This model can detect face, eye, iris, ear, nose, mouth and even glasses. It is based on a YoloV6 nano, which provides high speed (170+ FPS).
Number of classes: 7 (face, eye, iris, ear, nose, mouth, glasses)
System requirements: Inference time using CPU: 15 ms (on HP Laptop 15-DA0042NH (Processor: Intel(R) Core(TM) i7-8550U CPU)) - Up to 5 ms on GPU (GeForce 1050 TI)
Model description: I made a yolov6 nano object detection model. This model is basically a face detector, but besides the face it can detect sunglasses, eyes, mouth, nose and even iris and ears. I have called this detector an extended face detector, as the detection is extended with the classes mentioned above.
The advantages of this solution are:
Very fast, on Nvidia 1050 the inference time is around 5 ms.
The inference time is quite good even on CPU, using opencv on an Intel(R) Core(TM) i7-8550U CPU the inference time is 15 ms.
It's small and fast enough to run at a reasonable speed on mobile devices.

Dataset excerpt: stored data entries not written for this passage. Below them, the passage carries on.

--- src/rtl/uart_rx_fsm.sv ---
`default_nettype none
// uart_rx_fsm: UART receive frame controller that sequences start, data, parity and stop bits.
// Rev 1.0: initial release.
module uart_rx_fsm #(
    parameter int DATA_W  = 8,
    parameter int PRESC_W = 6,
    parameter int BITC_W  = 4
) (
    input  logic               clk,
    input  logic               rst,
    input  logic               rx_in,
    input  logic               par_en,
    input  logic [PRESC_W-1:0] prescale,
    input  logic [BITC_W-1:0]  bit_cnt,
    input  logic [PRESC_W-1:0] edge_cnt,
    input  logic               strt_glitch,
    input  logic               par_err,
    input  logic               stp_err,
    output logic               cnt_en,
    output logic               samp_en,
    output logic               deser_en,
    output logic               strt_chk_en,
    output logic               par_chk_en,
    output logic               stp_chk_en,
    output logic               data_valid,
    output logic               frame_err
);

    typedef enum logic [2:0] {
        IDLE   = 3'd0,
        START  = 3'd1,
        DATA   = 3'd2,
        PARITY = 3'd3,
        STOP   = 3'd4,
        DONE   = 3'd5
    } state_t;

    state_t state;
    state_t state_nxt;
    logic   par_lat;
    logic   par_lat_nxt;
    logic   frame_err_nxt;
    logic   edge_last;
    logic   data_last;

    // cnt_en is high in every state that consults edge_last, so edge_last alone is bit_end there.
    assign edge_last = (edge_cnt == (prescale - PRESC_W'(1)));
    assign data_last = (bit_cnt == BITC_W'(DATA_W));

    always_ff @(posedge clk or posedge rst) begin
        if (rst) begin
            state     <= IDLE;
            par_lat   <= 1'b0;
            frame_err <= 1'b0;
        end else begin
            state     <= state_nxt;
            par_lat   <= par_lat_nxt;
            frame_err <= frame_err_nxt;
        end
    end

    always_comb begin
        state_nxt     = state;
        par_lat_nxt   = par_lat;
        frame_err_nxt = 1'b0;
        cnt_en        = 1'b0;
        samp_en       = 1'b0;
        deser_en      = 1'b0;
        strt_chk_en   = 1'b0;
        par_chk_en    = 1'b0;
        stp_chk_en    = 1'b0;
        data_valid    = 1'b0;

        case (state)
            IDLE: begin
                if (!rx_in) begin
                    state_nxt   = START;
                    par_lat_nxt = par_en;
                end
            end
            START: begin
                cnt_en      = 1'b1;
                samp_en     = 1'b1;
                strt_chk_en = 1'b1;
                if (edge_last) begin
                    if (strt_glitch) begin
                        state_nxt     = IDLE;
                        frame_err_nxt = 1'b1;
                    end else begin
                        state_nxt = DATA;
                    end
                end
            end
            DATA: begin
                cnt_en   = 1'b1;
                samp_en  = 1'b1;
                deser_en = 1'b1;
                if (edge_last && data_last) begin
                    state_nxt = par_lat ? PARITY : STOP;
                end
            end
            PARITY: begin
                cnt_en     = 1'b1;
                samp_en    = 1'b1;
                par_chk_en = 1'b1;
                if (edge_last) begin
                    if (par_err) begin
                        state_nxt     = IDLE;
                        frame_err_nxt = 1'b1;
                    end else begin
                        state_nxt = STOP;
                    end
                end
            end
            STOP: begin
                cnt_en     = 1'b1;
                samp_en    = 1'b1;
                stp_chk_en = 1'b1;
                if (edge_last) begin
                    if (stp_err) begin
                        state_nxt     = IDLE;
                        frame_err_nxt = 1'b1;
                    end else begin
                        state_nxt = DONE;
                    end
                end
            end
            DONE: begin
                // cnt_en stays low here so the counter clears between back-to-back frames.
                data_valid = 1'b1;
                if (!rx_in) begin
                    state_nxt   = START;
                    par_lat_nxt = par_en;
                end else begin
                    state_nxt = IDLE;
                end
            end
            default: begin
                state_nxt = IDLE;
            end
        endcase
    end

endmodule
`default_nettype wire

It immediately returns regions of the face, so for simpler usecase it is not necessary to run a separate landmark detector on the face.
Some problem that can be solved with the help of this model:
It is capable of detecting multiple parts of the head, so simple head gaze tracking can be achieved using solvepnp.
It can also detect the iris, so simple eye gaze tracking can be built on top of it.
It gives back a bounding rectangle to the eye, which can be used to implement blink detection.
It gives back a bounding rectangle to the mouth, which can be used to implement yawn detection.
Since it also detects ears, it is detectable if the ear is covered by something. (This could be a valid usecase for driver monitoring related development.)